По мере распространения сведений о имевших место в лагерях злодеяниях власти вынуждены были освобождать отдельных заключенных. В некоторых случаях инициатива исходила от религиозных групп[348 - Примеры из 1934–1945: Там же, 236–237.]. Но чаще всего именно родственники настаивали на освобождении от имени самих заключенных. Несколько месяцев Ирмгард Литтен встречалась с министром обороны рейха Бломбергом, министром юстиции рейха Гюртнером, епископом Мюллером и даже с адъютантом Германа Геринга[349 - Litten, Mutter, 22, 37, 59, 70.]. И, к великому недовольству администрации лагерей и полиции, иногда государственные чиновники высших рангов вынуждены были уступать[350 - Rudorff, «Privatlager», 167; NCC, doc. 50.]. В случае Ганса Литтена обращение с ним улучшилось после вмешательств сверху[351 - Hett, Crossing, 187.]. Однако освобожден он не был, впрочем, как и другие известные заключенные. Не выпустили даже Фридриха Эберта, несмотря на поддержку рейхспрезидента Гинденбурга, которому подала прошение мать Эберта, чтобы избавить сына от издевательств[352 - L. Ebert to Hindenburg, July 14, 1933, NCC, doc. 47. См. также: Gestapo to Hitler, September 27, 1933, in Repgen and Booms, Akten, vol. 1/2, 840–841.].

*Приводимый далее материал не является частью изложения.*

Source: an optimization exercise on an open RTL-to-GDS flow (aim: small area). Production flows keep margins and buffers that such runs may drop. Only simulation tests tie the RTL to the original design; equivalence was not proved.

==> job 6942 <==
Design adpll_ctr, start of the top module:
module adpll_ctr
   (
    input                     rst,
    input                     clk,
    input                     valid,
    input [5-1:0] address,
    input [26-1:0] wdata,
    input                     wstrb,
    output [1:0]              rdata,
    output reg                ready,
    input                     data_mod,  
    output                    dco_pd,
    output reg [1:0]          dco_osc_gain,
    output [4:0]              dco_c_l_rall,
    output [4:0]              dco_c_l_row,
    output [4:0]              dco_c_l_col,
    output [15:0]             dco_c_m_rall,
    output [15:0]             dco_c_m_row,
    output [15:0]             dco_c_m_col,
    output [15:0]             dco_c_s_rall,
    output [15:0]             dco_c_s_row,
    output [15:0]             dco_c_s_col,
    output                    tdc_pd,
    output                    tdc_pd_inj,
    output reg [2:0]          tdc_ctr_freq,
    input [6:0]               tdc_ripple_count,
    input [15:0]              tdc_phase
    );
clock: 40.0 ns
lec_check: 0
cap_margin: 20
core_margin: 2
core_utilization: 40
place_density: 0.6
slew_margin: 20
run.sh (not shown) runs the stock make flow with config.mk's settings and CLKGATE_MAP_FILE= SYNTH_SCRIPT=/design/flow/synth_recipe.tcl, a recipe that flattens the netlist after the stock synthesis.
==> inputs of job 3066, as changes to job 6942 <==
--- a/flow/design.v
+++ b/flow/design.v
@@ -214,14 +214,12 @@
    wire signed [7:0] 		otw_int_round_sat;
    reg signed [4:0] 		otw_l_fixed, otw_l_fixed_nxt;
    reg signed [7:0] 		otw_m_fixed, otw_m_fixed_nxt;
    wire signed [27-1:0] 	      ph_diff;
    wire signed [27-1:0] 	      ph_diff_accum;
    reg signed [27-1:0] 	ph_diff_accum_last;
-   wire signed [27-1:0] 	ph_diff_mod;
-   wire signed [27-1:0] 	freq_dev;
    wire signed [27-1:0] 	integral;
    wire signed [27-1:0] 	integral_beta;
    reg signed [27-1:0] 	integral_last;
    reg [1:0] 			iir_n;
    reg [2:0] 			lambda;
    wire signed [27-1:0] 	iir_out;
@@ -276,40 +274,84 @@
 			  .counter_in(tdc_ripple_count),
 			  .phase_in(tdc_phase),
 			  .tdc_word(tdc_word));
    assign dco_pd = (adpll_mode == TEST)? dco_pd_test : dco_pd_state;
    assign tdc_pd = (adpll_mode == TEST)? tdc_pd_test : tdc_pd_state;
    assign tdc_pd_inj = (adpll_mode == TEST)? tdc_pd_inj_test : tdc_pd_inj_state;
-   assign ph_diff = FCW - {tdc_word,{{(14){1'b0}}}};
-   assign freq_dev = (data_mod == 1'b1)?
-		     {{{(12+1){1'b0}}},FCW_mod,{{(14-5){1'b0}}}}:
-		     ~{{{(12+1){1'b0}}},FCW_mod,{{(14-5){1'b0}}}}+1;
-   assign ph_diff_mod = (en_mod==1'b0)? ph_diff: ph_diff + freq_dev;
-   assign ph_diff_accum = ph_diff_accum_last + ph_diff_mod;
+   function [27+1:0] rip(input [27:0] a, input [27:0] b, input ci);
+      integer i;
+      reg     c;
+      begin
+	 c = ci;
+	 for (i = 0; i <= 27; i = i + 1) begin
+	    rip[i] = a[i] ^ b[i] ^ c;
+	    c = (a[i] & b[i]) | (a[i] & c) | (b[i] & c);
+	 end
+	 rip[27+1] = c;
+      end
+   endfunction
+   function [27+1:0] rca(input [27:0] a, input [27:0] b, input ci);
+      integer i, d;
+      reg [27:0] p, g, pp, gg;
+      begin
+	 p = a ^ b;
+	 g = a & b;
+	 g[0] = g[0] | (p[0] & ci);
+	 pp = p;
+	 gg = g;
+	 for (d = 1; d <= 27; d = d * 2)
+	   for (i = 2*d-1; i <= 27; i = i + 2*d) begin
+	      gg[i] = gg[i] | (pp[i] & gg[i-d]);
+	      pp[i] = pp[i] & pp[i-d];
+	   end
+	 for (d = 16; d >= 1; d = d / 2)
+	   for (i = 3*d-1; i <= 27; i = i + 2*d) begin
+	      gg[i] = gg[i] | (pp[i] & gg[i-d]);
+	      pp[i] = pp[i] & pp[i-d];
+	   end
+	 rca[0] = p[0] ^ ci;
+	 for (i = 1; i <= 27; i = i + 1)
+	   rca[i] = p[i] ^ gg[i-1];
+	 rca[27+1] = gg[27];
+      end
+   endfunction
+   wire [27+1:0] ph_diff_hi = rip({{(27+1-12){1'b0}},FCW[26-1:14]},
+				     ~{{(27+1-12){1'b0}},tdc_word}, 1'b1);
+   assign ph_diff = {ph_diff_hi[27-1-14:0], FCW[14-1:0]};
+   wire [27+1:0] accum_p = rip({1'b0,ph_diff_accum_last}, {1'b0,ph_diff}, 1'b0);
+   wire [27-10:0] mod_add = {{(27-14){1'b0}},FCW_mod} & {(27-9){en_mod}};
+   wire [27+1:0] accum_hi1 = rip({10'd0,accum_p[27-1:9]}, {10'd0,mod_add}, 1'b0);
+   wire [27+1:0] accum_hi0 = rip({10'd0,accum_p[27-1:9]}, {10'd0,~mod_add}, 1'b1);
+   assign ph_diff_accum = {data_mod ? accum_hi1[27-10:0] : accum_hi0[27-10:0],
+			   accum_p[8:0]};
    assign rst_accum_all = rst | rst_accum;
    always @ (posedge clk, posedge rst_accum_all)
      if(rst_accum_all)
        ph_diff_accum_last <= 27'd0;
      else if(en)
        ph_diff_accum_last <= ph_diff_accum;
-   assign integral = iir_out + integral_last;
+   wire [27+1:0] integral_s = rca({1'b0,iir_out}, {1'b0,integral_last}, 1'b0);
+   assign integral = integral_s[27-1:0];
    assign integral_beta = integral >>> beta;
    always @ (posedge clk, posedge rst_accum_all)
       if(rst_accum_all)
          integral_last <= 27'd0;
       else if(en&en_integral)
 	 integral_last <= integral;
    function [27-1:0] iir_stage(input [27-1:0] x, input [27-1:0] y, input [2:0] l);
       reg signed [27:0] d;
+      reg [27+1:0] t;
       reg [27:0] ds;
       reg [7:0]     bw;
       begin
-	 d = {x[27-1],x} - {y[27-1],y};
+	 t = rca({x[27-1],x}, ~{y[27-1],y}, 1'b1);
+	 d = t[27:0];
 	 bw = d[7:0] ^ x[7:0] ^ y[7:0];
 	 ds = d >>> l;
-	 iir_stage = y + ds[27-1:0] + bw[l];
+	 t = rca({1'b0,y}, {1'b0,ds[27-1:0]}, bw[l]);
+	 iir_stage = t[27-1:0];
       end
    endfunction
    assign iir1_in = ph_diff_accum;
    assign iir1_out = iir_stage(iir1_in, iir1_out_last, lambda);
    assign iir2_in = iir1_out;
    assign iir2_out = iir_stage(iir2_in, iir2_out_last, lambda);
@@ -331,16 +373,18 @@
    wire signed [27-1:0] 	ntw;
    wire signed [27-1:0] 	otw;
    wire signed [27-1-14:0] otw_int;
    wire signed [27-1-14:0] otw_int_round;
    wire signed [27-1:0] 	iir_alpha = iir_out >>> alpha;
    wire signed [27-1:0] 	integral_term = integral_beta & {27{en_integral}};
-   assign ntw = integral_term + iir_alpha;
+   wire [27+1:0] ntw_s = rca({1'b0,integral_term}, {1'b0,iir_alpha}, 1'b0);
+   assign ntw = ntw_s[27-1:0];
    assign otw = (ntw << 7);
    assign otw_int = otw[27-1:14];
-   assign otw_int_round = (otw[13]) ? otw_int + 1 : otw_int;
+   wire [27+1:0] otw_int_round_s = rca({{(14+1){1'b0}},otw_int}, {(27+1){1'b0}}, otw[13]);
+   assign otw_int_round = otw_int_round_s[27-1-14:0];
    assign otw_int_round_sat = (state_rx == C_L)? ((otw_int_round > 16'sd12 ) ? 8'sd12 :
    			      ((otw_int_round < -16'sd13 ) ? -8'sd13:otw_int_round )) :
 			      (otw_int_round > 16'sd127 ) ? 8'sd127 :
 			      ((otw_int_round < -16'sd128 ) ? -8'sd128: otw_int_round);
    assign dco_c_l_word = (adpll_mode == TEST)? dco_c_l_word_test :
 			 (((state_rx == C_L) && ~rst_accum )? otw_int_round_sat :
==> flow/flow/run.sh (new file) <==
#!/bin/bash
# Standard ORFS layout (the standard.sh, standard synthesis unchanged) with
# two changes: the port buffers use the smallest buffer cell, and clock tree
# synthesis inserts no dummy loads and builds the tree from clkbuf_4 cells.
set -euo pipefail
cd "$(dirname "$0")/.."
export BUFFER_PORTS_ARGS="-buffer_cell sky130_fd_sc_hd__buf_1"
export CTS_ARGS="-sink_clustering_enable -repair_clock_nets -dont_use_dummy_load -buf_list sky130_fd_sc_hd__clkbuf_4"
bash standard.sh > flow_standard.log 2>&1
==> flow/standard.sh (new file) <==
#!/bin/bash
# synth_recipe.tcl (not shown) runs the flow's synth.tcl, then flattens the netlist and writes it again
# the make line also repeats each setting of config.mk as NAME=value (left out here)
make -C /OpenROAD-flow-scripts/flow DESIGN_CONFIG=/design/flow/config.mk WORK_HOME=/design/flow/orfs CLKGATE_MAP_FILE= SYNTH_SCRIPT=/design/flow/synth_recipe.tcl "${@:-finish}"
Settings changed: ABC_AREA set to 1.
removed: flow/run.sh
==> comparison table <==
quantity                                                                     job 3066                      job 6942
Synthesized netlist cell count                                                  4,805                         5,199
Detailed-routing wirelength on met1                                         48,540 um                     64,120 um
Clock insertion delay at the later pin of the skew report                     0.93 ns                       0.63 ns
First-pass iteration count of the detailed router                                   8                             6
GR Layer Usage met3                                                            3.170%                        2.907%
End of the worst hold path                                         adpll_ctr0.aux2[5]  adpll_ctr0.iir3_out_last[26]
Number of H-tree levels                                                             3                             2
Post-DP HPWL                                                                76,180 um                    105,300 um
Final wirelength                                                           100,100 um                    136,500 um
Final non-filler cell area                                                37,870 um^2                   47,700 um^2
Worst path buffer plus inverter count                                              11                             7
XOR/XNOR Fraction of Synth Area                                                4.400%                        7.152%
Post-synthesis simple-gate area fraction                                       22.12%                        19.69%
Vias                                                                           31,960                        39,840
Outcome                                                       complete, no violations       complete, no violations
Rows                                                                              109                           117
Proportion of cell area spent on the clock network                             2.181%                        3.504%
Inverters                                                                         624                           250
Synth unique cells                                                                 74                           121
Via density per instance                                                        5.234                         5.818
Met1 usage                                                                     32.21%                        35.88%
Multiplexer fraction of the synthesized cell area                              2.704%                        11.13%
Post-layout min period                                                       37.44 ns                      38.62 ns
Maximum number of pins on one net before global-route repair                      136                           201
Layout Utilization                                                             42.98%                        46.82%

[afterwards: timing with drivers on the ports]
How much do the figures lean on ideal ports? The routed layouts below were timed once more, with nothing changed but the port constraints.
Step 1 sets driving cells, clkbuf_16 on the clock port and buf_2 on the other inputs (assumed; they add their load-dependent delay and slew).
Step 2 moves the port delays by t, midway between the first and last clock arrival at a register: inputs arrive t later, outputs are due t later. That takes back most of the time a late clock gives input paths.
Slacks: ideal / step 1 / step 2; pairs: ideal / step 1.
| run | t (ns) | slack for setup (ns) | hold WS [ns] | cell pins on the clock port's net |
|---|---|---|---|---|
| job 6942 | 0.674 | 1.382 / 1.310 / 1.310 | 0.483 / 0.483 / 0.483 | 1 |
| job 3066 | 0.925 | 2.562 / 2.537 / 2.537 | 0.428 / 0.428 / 0.428 | 1 |
After both steps setup and hold are still met in every run listed. The setup slack of job 6942, which loses most, moves by -0.072 ns with the drivers and by -0.072 ns with both steps.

Фридриху Эберту не повезло. Большинство других заключенных первых лагерей вскоре освободили – но не по причине вмешательств извне, а потому, что власти почувствовали, что краткого периода шока вполне достаточно для того, чтобы сломать политических противников, сделать их сговорчивее. И в 1933 году произошла быстрая ротация узников – одних выпускали, других сажали за колючую проволоку. Продолжительность таких задержаний была совершенно непредсказуема. Те, кто рассчитывал пробыть в лагере несколько дней, были чаще всего разочарованы, но в то же время мало кого удерживали в заточении год или больше. Более длительные периоды обычно были характерны для крупных и лагерей, создаваемых на постоянной основе, однако даже в таком крупном лагере, как Ораниенбург, приблизительно две трети всех заключенных были выпущены на свободу по прошествии менее трех месяцев[353 - Часть заключенных лагеря Ораниенбург перевели в другие лагеря, но большинство освободили; Knop et ah, «H?ftlinge», 56. Более широко см.: Tuchel, Konzentrationslager, 103; Mayer-von G?tz, Terror, 158–159; Langhoff, Moorsoldaten, 24, 46. О массовых освобождениях в пропагандистских целях см.: Drobisch and Wieland, System, 133.]. В результате бывшие заключенные вернулись в немецкое общество, и именно этим людям суждено было стать основным источником сведений о первых лагерях.

Реакция немцев

Мартина Грюневидля выпустили из Дахау в начале 1934 года, где он пробыл свыше 10 месяцев. Два его товарища-коммуниста, действовавшие в подполье в Мюнхене, обратились к Мартину с просьбой написать о жизни в лагере. Невзирая на риск, 32-летний художник-декоратор написал весьма примечательный отчет на 30 страницах о преступлениях СС под названием «Заключенные Дахау рассказывают». В этот очерк вошли и воспоминания нескольких других бывших заключенных. Отчет был издан в виде брошюры, что было сопряжено с немалыми трудностями, но Грюневидль и четыре его единомышленника отправились за город и поселились в палатке под видом туристов. Именно эта палатка и стала подпольной типографией на островке на реке Изар. После нескольких полных тревог дней они возвратились в Мюнхен завершить работу. Грюневидль распространил 400 экземпляров среди находившихся в подполье членов КПГ. Еще приблизительно 250 экземпляров просто бросали в почтовые ящики или же отсы лали сочувствующим, а также общественным деятелям с указанием «Прочти и передай дальше!»[354 - Цит. в DaA, 550, M. Gr?nwiedl, «Dachauer Gefangene erz?hlen», summer 1934, here 30. См. также: Там же, 5670, Gr?nwiedl to VVN, August 20, 1947; Richardi, Schule, 26–47.].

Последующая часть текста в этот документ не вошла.